É obviamente errado realizar um ensaio em que se ministra um placebo a metade dos doentes, quando existe uma opção disponível que se sabe ser eficaz, porque estamos a privar activamente metade dos nossos doentes de tratamento para a sua doença. Lembre-se, não se trata de voluntários saudáveis, que emprestam os corpos a troco de uma recompensa financeira: estes são doentes autênticos, muitas vezes com problemas médicos graves, à espera de um tratamento e que se expõem a alguns incómodos (e esperemos que a nada mais sério do que isso) para que o estado dos conhecimentos médicos progrida, beneficiando futuramente outras pessoas que sofrem.
Além disso, os doentes que participam num ensaio com placebo em vez de um tratamento eficaz disponível estão a sofrer uma ferroada dupla. Com toda a probabilidade. O ensaio em que estão a participar não está a tentar responder a uma pergunta clinicamente significativa, pertinente para a prática médica, porque os médicos e os doentes não estão interessados num novo medicamento que seja melhor que nada, excepto como assunto da Ciência mais abstracta e irrelevante. Estamos é interessados na questão prática de saber se é melhor do que a melhor opção terapêutica disponível, e, quando um medicamento é aprovado, esperamos, no mínimo dos mínimos, ver ensaios que respondam a essa questão.

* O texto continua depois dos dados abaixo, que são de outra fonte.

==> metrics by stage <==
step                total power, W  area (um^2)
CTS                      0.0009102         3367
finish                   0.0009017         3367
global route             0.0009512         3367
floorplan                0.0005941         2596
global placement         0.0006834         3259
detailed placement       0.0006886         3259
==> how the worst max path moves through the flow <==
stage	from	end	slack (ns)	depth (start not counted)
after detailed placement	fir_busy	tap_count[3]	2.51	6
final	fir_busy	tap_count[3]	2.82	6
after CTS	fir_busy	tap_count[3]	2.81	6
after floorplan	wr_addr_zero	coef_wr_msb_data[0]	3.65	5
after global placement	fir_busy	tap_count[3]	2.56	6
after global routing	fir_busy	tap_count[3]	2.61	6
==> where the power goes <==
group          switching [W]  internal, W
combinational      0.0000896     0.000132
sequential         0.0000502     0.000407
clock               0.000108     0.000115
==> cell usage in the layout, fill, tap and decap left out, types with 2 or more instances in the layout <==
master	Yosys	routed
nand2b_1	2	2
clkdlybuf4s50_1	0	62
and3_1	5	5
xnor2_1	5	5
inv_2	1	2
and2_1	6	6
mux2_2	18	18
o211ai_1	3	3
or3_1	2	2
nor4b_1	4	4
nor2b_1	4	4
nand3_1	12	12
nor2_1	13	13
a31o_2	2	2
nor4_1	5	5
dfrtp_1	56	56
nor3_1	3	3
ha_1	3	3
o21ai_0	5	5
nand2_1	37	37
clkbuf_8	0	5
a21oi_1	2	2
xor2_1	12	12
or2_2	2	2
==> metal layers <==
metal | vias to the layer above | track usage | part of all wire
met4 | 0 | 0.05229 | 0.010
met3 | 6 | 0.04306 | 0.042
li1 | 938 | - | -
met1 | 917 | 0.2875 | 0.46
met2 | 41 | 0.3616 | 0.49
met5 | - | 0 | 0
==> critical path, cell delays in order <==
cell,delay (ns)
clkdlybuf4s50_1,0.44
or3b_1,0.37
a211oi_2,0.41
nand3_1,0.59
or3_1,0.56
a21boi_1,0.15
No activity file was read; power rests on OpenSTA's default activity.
[src/rtl/mem_access_stage.sv]
// Memory-access pipeline stage: issues loads/stores over a single-outstanding
// req/ack bus, aligns load data and registers the writeback payload.
module mem_access_stage
    import mem_stage_pkg::*;
#(
    parameter  int DATA_WIDTH     = 32,  // byte-lane logic assumes exactly 32
    parameter  int REG_FILE_DEPTH = 32,
    parameter  int TIMEOUT_CYCLES = 16,
    localparam int REG_FILE_ADDR  = $clog2(REG_FILE_DEPTH)
) (
    input  logic                     i_clk,
    input  logic                     i_reset_n,
    input  logic                     i_valid,
    input  logic                     i_ctrl_mem_read,
    input  logic                     i_ctrl_mem_write,
    input  logic [2:0]               i_ctrl_funct3,
    input  logic                     i_ctrl_reg_write,
    input  logic [REG_FILE_ADDR-1:0] i_rd_addr,
    input  logic [DATA_WIDTH-1:0]    i_IE_result,
    input  logic [DATA_WIDTH-1:0]    i_IE_data_write,
    output logic                     o_stall,
    output logic                     o_dmem_req,
    output logic                     o_dmem_we,
    output logic [DATA_WIDTH-1:0]    o_dmem_addr,
    output logic [DATA_WIDTH-1:0]    o_dmem_wdata,
    output logic [3:0]               o_dmem_be,
    input  logic                     i_dmem_ack,
    input  logic [DATA_WIDTH-1:0]    i_dmem_rdata,
    output logic                     o_MEM_valid,
    output logic [DATA_WIDTH-1:0]    o_MEM_result,
    output logic [REG_FILE_ADDR-1:0] o_MEM_rd_addr,
    output logic                     o_MEM_reg_write,
    output logic                     o_MEM_misaligned,
    output logic                     o_MEM_bus_err
);

    localparam int CNT_W = $clog2(TIMEOUT_CYCLES + 1);

    state_t                   state, state_nxt;
    logic [CNT_W-1:0]         cnt;
    logic [2:0]               lat_funct3;
    logic [1:0]               lat_off;
    logic [REG_FILE_ADDR-1:0] lat_rd;
    logic                     lat_reg_write;
    logic                     lat_read;
    logic [DATA_WIDTH-1:0]    load_data;
    logic                     stall_c;

    // Read wins when both read and write are asserted.
    logic is_read, is_write, mem_op, misaligned, accept, terminal;
    assign is_read    = i_ctrl_mem_read;
    assign is_write   = i_ctrl_mem_write & ~i_ctrl_mem_read;
    assign mem_op     = is_read | is_write;
    assign misaligned = is_misaligned(i_ctrl_funct3, i_IE_result[1:0]);
    assign accept     = (state == IDLE) & i_valid & mem_op & ~misaligned;
    assign terminal   = (cnt == CNT_W'(TIMEOUT_CYCLES - 1));

    load_align u_load_align (
        .funct3 (lat_funct3),
        .offset (lat_off),
        .rdata  (i_dmem_rdata),
        .result (load_data)
    );

    always_comb begin
        state_nxt = state;
        stall_c   = 1'b0;
        case (state)
            IDLE: begin
                if (accept) begin
                    state_nxt = BUS;
                    stall_c   = 1'b1;
                end
            end
            BUS: begin
                if (i_dmem_ack || terminal) begin
                    state_nxt = IDLE;
                end else begin
                    stall_c = 1'b1;
                end
            end
            default: state_nxt = IDLE;
        endcase
    end

    // Gating with reset lets the stall drop immediately, even if execute still presents a mem op.
    assign o_stall    = i_reset_n & stall_c;
    assign o_dmem_req = (state == BUS);

    always_ff @(posedge i_clk or negedge i_reset_n) begin
        if (!i_reset_n) begin
            state <= IDLE;
            cnt   <= '0;
        end else begin
            state <= state_nxt;
            if ((state == BUS) && !i_dmem_ack && !terminal) begin
                cnt <= cnt + 1'b1;
            end else begin
                cnt <= '0;
            end
        end
    end

    // Request latch: bus signals stay frozen for the whole BUS phase.
    always_ff @(posedge i_clk or negedge i_reset_n) begin
        if (!i_reset_n) begin
            o_dmem_we     <= 1'b0;
            o_dmem_addr   <= '0;
            o_dmem_wdata  <= '0;
            o_dmem_be     <= '0;
            lat_funct3    <= '0;
            lat_off       <= '0;
            lat_rd        <= '0;
            lat_reg_write <= 1'b0;
            lat_read      <= 1'b0;
        end else if (accept) begin
            o_dmem_we     <= is_write;
            o_dmem_addr   <= {i_IE_result[DATA_WIDTH-1:2], 2'b00};
            o_dmem_wdata  <= store_lanes(i_ctrl_funct3, i_IE_data_write);
            o_dmem_be     <= is_write ? byte_enable(i_ctrl_funct3, i_IE_result[1:0]) : 4'b0000;
            lat_funct3    <= i_ctrl_funct3;
            lat_off       <= i_IE_result[1:0];
            lat_rd        <= i_rd_addr;
            lat_reg_write <= i_ctrl_reg_write;
            lat_read      <= is_read;
        end
    end

    // Writeback register: exception flags pulse only alongside a valid payload.
    always_ff @(posedge i_clk or negedge i_reset_n) begin
        if (!i_reset_n) begin
            o_MEM_valid      <= 1'b0;
            o_MEM_result     <= '0;
            o_MEM_rd_addr    <= '0;
            o_MEM_reg_write  <= 1'b0;
            o_MEM_misaligned <= 1'b0;
            o_MEM_bus_err    <= 1'b0;
        end else begin
            o_MEM_valid      <= 1'b0;
            o_MEM_misaligned <= 1'b0;
            o_MEM_bus_err    <= 1'b0;
            if (state == IDLE) begin
                if (i_valid && !mem_op) begin
                    o_MEM_valid     <= 1'b1;
                    o_MEM_result    <= i_IE_result;
                    o_MEM_rd_addr   <= i_rd_addr;
                    o_MEM_reg_write <= i_ctrl_reg_write;
                end else if (i_valid && misaligned) begin
                    o_MEM_valid      <= 1'b1;
                    o_MEM_misaligned <= 1'b1;
                    o_MEM_result     <= '0;
                    o_MEM_rd_addr    <= i_rd_addr;
                    o_MEM_reg_write  <= 1'b0;
                end
            end else if (i_dmem_ack) begin
                o_MEM_valid     <= 1'b1;
                o_MEM_result    <= lat_read ? load_data : '0;
                o_MEM_rd_addr   <= lat_rd;
                o_MEM_reg_write <= lat_reg_write & lat_read;
            end else if (terminal) begin
                o_MEM_valid     <= 1'b1;
                o_MEM_bus_err   <= 1'b1;
                o_MEM_result    <= '0;
                o_MEM_rd_addr   <= lat_rd;
                o_MEM_reg_write <= 1'b0;
            end
        end
    end

endmodule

Não é o que nos dão. Um artigo de 2011 analisou as provas que apoiavam cada um dos 197 novos Medicamentos aprovados pela FDA entre 2000 e 2010, no momento da sua aprovação só 70% apresentavam dados comprovativos de que eram melhores que outros tratamentos (e isto depois de ignorarmos Medicamentos para situações em que não havia tratamento disponível). Um terço não dispunha de provas que os comparassem com o melhor tratamento disponível, ainda que essa seja a única questão que importa aos doentes.
Como vimos, a Declaração de Helsínquia é bastante clara no que toca aos doentes não serem expostos a males desnecessários em ensaios. Começou por ser clara quanto ao uso dos placebos numa alteração de 2000, que diz que o recurso a eles só é aceitável quando por razões metodológicas convincentes e cientificamente sólidas, [o placebo] é necessário para determinar a eficácia ou segurança de uma intervenção e os doentes a quem for ministrado… não forem sujeitos a quaisquer riscos de danos graves e irreversíveis.

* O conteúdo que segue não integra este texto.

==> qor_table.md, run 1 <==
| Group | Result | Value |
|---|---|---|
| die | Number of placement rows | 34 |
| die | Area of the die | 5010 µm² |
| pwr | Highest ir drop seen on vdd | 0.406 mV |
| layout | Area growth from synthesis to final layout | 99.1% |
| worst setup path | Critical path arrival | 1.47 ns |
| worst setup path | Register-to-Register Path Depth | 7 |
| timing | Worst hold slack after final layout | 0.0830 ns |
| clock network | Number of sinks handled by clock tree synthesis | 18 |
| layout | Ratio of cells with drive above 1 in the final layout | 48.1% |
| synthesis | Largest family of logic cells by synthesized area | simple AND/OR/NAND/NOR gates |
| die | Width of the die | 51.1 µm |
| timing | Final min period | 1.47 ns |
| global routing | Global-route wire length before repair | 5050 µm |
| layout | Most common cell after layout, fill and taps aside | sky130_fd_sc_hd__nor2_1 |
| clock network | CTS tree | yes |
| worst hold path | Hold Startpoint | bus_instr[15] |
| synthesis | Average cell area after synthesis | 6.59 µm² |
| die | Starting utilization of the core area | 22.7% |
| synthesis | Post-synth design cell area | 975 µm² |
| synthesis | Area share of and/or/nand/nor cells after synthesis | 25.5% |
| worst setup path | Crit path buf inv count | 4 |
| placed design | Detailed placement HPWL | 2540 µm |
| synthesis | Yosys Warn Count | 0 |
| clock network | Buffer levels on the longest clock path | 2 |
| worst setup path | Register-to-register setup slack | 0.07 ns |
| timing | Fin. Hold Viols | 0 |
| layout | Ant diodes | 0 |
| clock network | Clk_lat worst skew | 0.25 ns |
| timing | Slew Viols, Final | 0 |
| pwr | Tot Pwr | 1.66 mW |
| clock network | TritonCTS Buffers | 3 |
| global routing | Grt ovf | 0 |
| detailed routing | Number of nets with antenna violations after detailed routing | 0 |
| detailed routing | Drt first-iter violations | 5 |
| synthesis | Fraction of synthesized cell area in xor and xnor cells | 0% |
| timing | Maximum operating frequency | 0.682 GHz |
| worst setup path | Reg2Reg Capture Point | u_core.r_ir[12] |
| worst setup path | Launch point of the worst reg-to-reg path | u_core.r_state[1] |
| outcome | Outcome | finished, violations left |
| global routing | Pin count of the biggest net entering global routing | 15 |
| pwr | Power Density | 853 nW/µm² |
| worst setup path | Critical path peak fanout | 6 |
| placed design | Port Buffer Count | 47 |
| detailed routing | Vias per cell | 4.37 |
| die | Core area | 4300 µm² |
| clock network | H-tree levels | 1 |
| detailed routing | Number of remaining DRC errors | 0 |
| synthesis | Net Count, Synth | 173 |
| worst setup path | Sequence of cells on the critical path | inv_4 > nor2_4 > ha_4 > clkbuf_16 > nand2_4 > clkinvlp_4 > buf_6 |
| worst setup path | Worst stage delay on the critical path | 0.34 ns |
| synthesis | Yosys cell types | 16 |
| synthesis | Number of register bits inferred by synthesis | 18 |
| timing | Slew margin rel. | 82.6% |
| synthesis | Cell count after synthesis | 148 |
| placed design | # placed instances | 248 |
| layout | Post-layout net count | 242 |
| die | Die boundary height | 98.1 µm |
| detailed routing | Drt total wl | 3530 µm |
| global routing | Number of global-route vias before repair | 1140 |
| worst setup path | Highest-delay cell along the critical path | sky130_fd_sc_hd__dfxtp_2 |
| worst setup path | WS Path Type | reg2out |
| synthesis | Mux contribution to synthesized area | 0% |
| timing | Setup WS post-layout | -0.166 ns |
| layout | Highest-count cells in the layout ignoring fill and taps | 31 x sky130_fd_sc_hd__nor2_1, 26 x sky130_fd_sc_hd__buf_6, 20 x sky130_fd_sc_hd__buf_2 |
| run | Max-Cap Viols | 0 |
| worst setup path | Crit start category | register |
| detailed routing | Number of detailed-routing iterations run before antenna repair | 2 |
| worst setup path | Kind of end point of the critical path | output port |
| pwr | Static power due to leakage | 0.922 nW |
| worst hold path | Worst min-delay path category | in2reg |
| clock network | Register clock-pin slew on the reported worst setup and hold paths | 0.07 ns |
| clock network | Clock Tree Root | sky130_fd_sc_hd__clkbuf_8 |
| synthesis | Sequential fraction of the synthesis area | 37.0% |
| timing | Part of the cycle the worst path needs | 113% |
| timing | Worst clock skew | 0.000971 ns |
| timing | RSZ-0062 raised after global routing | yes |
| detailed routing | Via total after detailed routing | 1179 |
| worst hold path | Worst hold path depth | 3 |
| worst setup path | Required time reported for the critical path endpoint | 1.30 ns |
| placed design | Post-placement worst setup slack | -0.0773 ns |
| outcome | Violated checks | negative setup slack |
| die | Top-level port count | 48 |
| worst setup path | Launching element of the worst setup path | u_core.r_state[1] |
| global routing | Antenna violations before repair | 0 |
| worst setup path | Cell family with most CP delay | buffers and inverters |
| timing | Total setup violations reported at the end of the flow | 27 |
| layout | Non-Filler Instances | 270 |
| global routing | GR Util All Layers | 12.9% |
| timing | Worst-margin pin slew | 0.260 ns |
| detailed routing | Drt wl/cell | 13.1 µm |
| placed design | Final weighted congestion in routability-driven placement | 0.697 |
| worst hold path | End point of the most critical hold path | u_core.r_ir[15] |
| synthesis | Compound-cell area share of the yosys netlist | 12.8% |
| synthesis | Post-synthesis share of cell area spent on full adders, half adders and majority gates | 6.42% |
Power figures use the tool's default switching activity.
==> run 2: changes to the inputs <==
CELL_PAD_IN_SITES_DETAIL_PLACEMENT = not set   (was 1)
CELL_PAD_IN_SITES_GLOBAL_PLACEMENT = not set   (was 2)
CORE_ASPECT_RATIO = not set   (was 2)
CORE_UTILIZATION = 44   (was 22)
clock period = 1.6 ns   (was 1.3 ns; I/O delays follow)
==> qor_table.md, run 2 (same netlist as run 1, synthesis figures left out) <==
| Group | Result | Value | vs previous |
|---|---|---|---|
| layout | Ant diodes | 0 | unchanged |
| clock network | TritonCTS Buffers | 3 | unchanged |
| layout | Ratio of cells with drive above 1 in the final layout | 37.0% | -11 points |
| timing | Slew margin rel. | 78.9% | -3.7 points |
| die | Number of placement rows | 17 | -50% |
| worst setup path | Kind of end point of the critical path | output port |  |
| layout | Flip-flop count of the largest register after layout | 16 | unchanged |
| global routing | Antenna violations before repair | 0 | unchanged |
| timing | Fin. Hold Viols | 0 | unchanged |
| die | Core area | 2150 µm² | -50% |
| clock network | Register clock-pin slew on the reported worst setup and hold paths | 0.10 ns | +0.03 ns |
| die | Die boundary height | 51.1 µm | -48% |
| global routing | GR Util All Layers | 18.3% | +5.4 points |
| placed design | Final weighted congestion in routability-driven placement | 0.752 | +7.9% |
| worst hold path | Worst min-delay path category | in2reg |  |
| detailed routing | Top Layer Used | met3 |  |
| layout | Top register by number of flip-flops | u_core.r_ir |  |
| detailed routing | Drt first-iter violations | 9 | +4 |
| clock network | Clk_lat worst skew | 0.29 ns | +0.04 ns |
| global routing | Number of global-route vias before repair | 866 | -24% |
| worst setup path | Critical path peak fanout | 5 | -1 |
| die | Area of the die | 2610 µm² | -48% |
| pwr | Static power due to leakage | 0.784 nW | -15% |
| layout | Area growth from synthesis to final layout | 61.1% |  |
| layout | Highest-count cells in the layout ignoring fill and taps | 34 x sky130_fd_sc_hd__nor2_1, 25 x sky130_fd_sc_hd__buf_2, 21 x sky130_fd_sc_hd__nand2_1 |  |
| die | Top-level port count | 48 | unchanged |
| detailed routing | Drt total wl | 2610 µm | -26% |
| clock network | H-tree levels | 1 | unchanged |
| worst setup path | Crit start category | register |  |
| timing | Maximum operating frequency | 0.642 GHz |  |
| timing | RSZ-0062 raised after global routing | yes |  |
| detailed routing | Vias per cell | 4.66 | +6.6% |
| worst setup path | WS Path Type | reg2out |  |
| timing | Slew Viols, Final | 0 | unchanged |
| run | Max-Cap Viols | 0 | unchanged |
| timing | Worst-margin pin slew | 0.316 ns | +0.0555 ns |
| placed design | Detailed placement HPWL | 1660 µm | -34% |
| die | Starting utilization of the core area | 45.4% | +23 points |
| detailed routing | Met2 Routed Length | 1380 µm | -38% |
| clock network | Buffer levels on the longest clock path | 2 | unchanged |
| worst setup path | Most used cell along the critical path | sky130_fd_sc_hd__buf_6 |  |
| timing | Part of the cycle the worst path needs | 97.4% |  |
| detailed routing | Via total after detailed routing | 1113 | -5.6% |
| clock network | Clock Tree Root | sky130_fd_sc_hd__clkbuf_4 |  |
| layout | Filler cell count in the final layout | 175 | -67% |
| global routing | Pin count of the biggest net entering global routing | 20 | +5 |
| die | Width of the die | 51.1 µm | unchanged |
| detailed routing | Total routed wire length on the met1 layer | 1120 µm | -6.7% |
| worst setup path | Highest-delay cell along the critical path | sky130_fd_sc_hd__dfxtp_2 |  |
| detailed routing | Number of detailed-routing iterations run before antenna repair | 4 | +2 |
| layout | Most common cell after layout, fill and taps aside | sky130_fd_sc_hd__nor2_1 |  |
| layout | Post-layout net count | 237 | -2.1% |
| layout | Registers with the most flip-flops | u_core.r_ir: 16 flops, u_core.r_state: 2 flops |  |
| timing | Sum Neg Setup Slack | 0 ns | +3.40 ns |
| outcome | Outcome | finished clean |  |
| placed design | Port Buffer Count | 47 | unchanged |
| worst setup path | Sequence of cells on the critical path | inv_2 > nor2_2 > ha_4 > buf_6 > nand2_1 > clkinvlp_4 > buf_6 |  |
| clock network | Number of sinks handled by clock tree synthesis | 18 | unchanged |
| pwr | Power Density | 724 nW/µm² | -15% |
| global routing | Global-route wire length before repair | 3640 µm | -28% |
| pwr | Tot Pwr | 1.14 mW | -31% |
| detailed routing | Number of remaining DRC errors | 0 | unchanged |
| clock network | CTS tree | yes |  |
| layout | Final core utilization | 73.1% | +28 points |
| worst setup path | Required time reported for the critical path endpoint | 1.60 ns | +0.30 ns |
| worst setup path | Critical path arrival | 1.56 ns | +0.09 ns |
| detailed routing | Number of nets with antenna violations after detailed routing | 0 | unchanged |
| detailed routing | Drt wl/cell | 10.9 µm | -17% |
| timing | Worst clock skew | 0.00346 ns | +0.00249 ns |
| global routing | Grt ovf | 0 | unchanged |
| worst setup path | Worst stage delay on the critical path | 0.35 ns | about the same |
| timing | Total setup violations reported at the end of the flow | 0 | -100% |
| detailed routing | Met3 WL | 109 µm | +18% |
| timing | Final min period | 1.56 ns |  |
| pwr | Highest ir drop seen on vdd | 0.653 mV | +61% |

Deve ter-se um cuidado extremo em evitar o abuso desta opção. É interessante referir que esta alteração assinalou o início do processo de distanciamento da FDA relativamente à Declaração de Helsínquia enquanto principal fonte das suas directivas reguladoras, sobretudo para ensaios realizados fora dos Estados Unidos.
Este mesmo problema perverso de comparadores inadequados também existe na União Europeia. Para conseguirmos uma autorização de introdução no mercado para o nosso medicamento, a EMA não exige que provemos que ele é melhor que o melhor tratamento disponível, ainda que esse último seja utilizado universalmente: só temos de provar que é melhor que nada. Um estudo de 2007 descobriu que só metade dos Fármacos aprovados entre 1999 e 2005 tinha sido estudada em comparação com outros tratamentos existentes no momento em que foi autorizada a sua comercialização (e, vergonhosamente, só um terço desses ensaios foi publicado e tomado acessível a médicos e doentes).
Muitos investigadores defenderam que este problema de “Melhor do que quê?” devia ser exposto tão proeminentemente quanto possível, de preferência no folheto que os doentes recebem com a embalagem, pois é a única parte do processo de marketing e de comunicações sobre o qual os reguladores podem exercer um controlo claro e inequívoco.
Um artigo recente sugeriu um fraseado claro e simples: “Embora se tenha comprovado que este medicamento baixa a tensão arterial mais eficazmente que o placebo, não ficou provado que é mais eficaz que outros membros da mesma classe de Fármacos.” A sugestão foi ignorada.